The CIF rule press release said they’re doing this because the CDPH said you can’t be participating in more than one team at a time.  So that’s about “cohorting for safety”, not the standard completion rule.  If that’s right, the rule would Yee that you can’t be participating on any other team in any other sport (club or HS) when you’re on a HS team.  So that press release about the rule either totally wrong as to why this did that or they adopted a rule that doesn’t even do what they want.  Not to mention it wouldn’t make sense once you start competing in HS because by definition you’re leaving your stable cohort when you compete anyway.  None of this makes sense.  Is the rule they just adopted actually just reimplementing the old rule about competing in the same sport at the same time or is it something new tans broader that would prohibit kids from playing any second sport anywhere?


----------



## Publius (Jan 31, 2021)

Publius said:


> The CIF rule press release said they’re doing this because the CDPH said you can’t be participating in more than one team at a time.  So that’s about “cohorting for safety”, not the standard completion rule.  If that’s right, the rule would Yee that you can’t be participating on any other team in any other sport (club or HS) when you’re on a HS team.  So that press release about the rule either totally wrong as to why this did that or they adopted a rule that doesn’t even do what they want.  Not to mention it wouldn’t make sense once you start competing in HS because by definition you’re leaving your stable cohort when you compete anyway.  None of this makes sense.  Is the rule they just adopted actually just reimplementing the old rule about competing in the same sport at the same time or is it something new tans broader that would prohibit kids from playing any second sport anywhere?
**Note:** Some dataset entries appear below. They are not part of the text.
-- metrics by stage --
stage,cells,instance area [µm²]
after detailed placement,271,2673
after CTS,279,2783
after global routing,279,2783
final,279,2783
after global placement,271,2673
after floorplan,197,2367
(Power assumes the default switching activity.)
With at least a few less typos this time:
The CIF rule press release said they’re doing this because the CDPH said you can’t participate in more than one team at a time.  So that’s about “cohorting for safety”, not the standard competition rule.  If that’s right, the rule should say that you can’t participate on any other team in any other sport (club or HS) when you’re on a HS team.  So that press release about the reason for the rule is either totally wrong as to why they adopted it or they adopted a rule that doesn’t even do what they want.  Not to mention it wouldn’t make sense once you start competing in HS because by definition you’re leaving your stable cohort when you compete anyway.  None of this makes sense.  Is the rule they just adopted actually just reimplementing the old rule about competing in the same sport at the same time or is it something new and broader that would prohibit kids from playing any second sport anywhere?


----------



## dad4 (Jan 31, 2021)

If the goal is to minimize cross-team transmission, the rule will end up applying to any player participating on a second team.  Even if CIF initially got the details wrong, DPH will help them fix it.


----------



## Soccerfan2 (Jan 31, 2021)

Publius said:


> With at least a few less typos this time:
> The CIF rule press release said they’re doing this because the CDPH said you can’t participate in more than one team at a time.  So that’s about “cohorting for safety”, not the standard competition rule.  If that’s right, the rule should say that you can’t participate on any other team in any other sport (club or HS) when you’re on a HS team.  So that press release about the reason for the rule is either totally wrong as to why they adopted it or they adopted a rule that doesn’t even do what they want.  Not to mention it wouldn’t make sense once you start competing in HS because by definition you’re leaving your stable cohort when you compete anyway.  None of this makes sense.  Is the rule they just adopted actually just reimplementing the old rule about competing in the same sport at the same time or is it something new and broader that would prohibit kids from playing any second sport anywhere?


That’s correct - it prohibits you from practicing or playing any other sport while you’re playing HS.


----------



## Publius (Jan 31, 2021)

Soccerfan2 said:


> That’s correct - it prohibits you from practicing or playing any other sport while you’re playing HS.


If that’s right there’s tons of people unknowingly violating that requirement


----------



## lafalafa (Jan 31, 2021)

Publius said:


> If that’s right there’s tons of people unknowingly violating that requirement


In LA county some HS athletic directors & coaches have been sending out updates but besides the 10 travel quarantine notice the dual cohorts and change of the CIF dual play rule is newer so might take a while to trickle down.   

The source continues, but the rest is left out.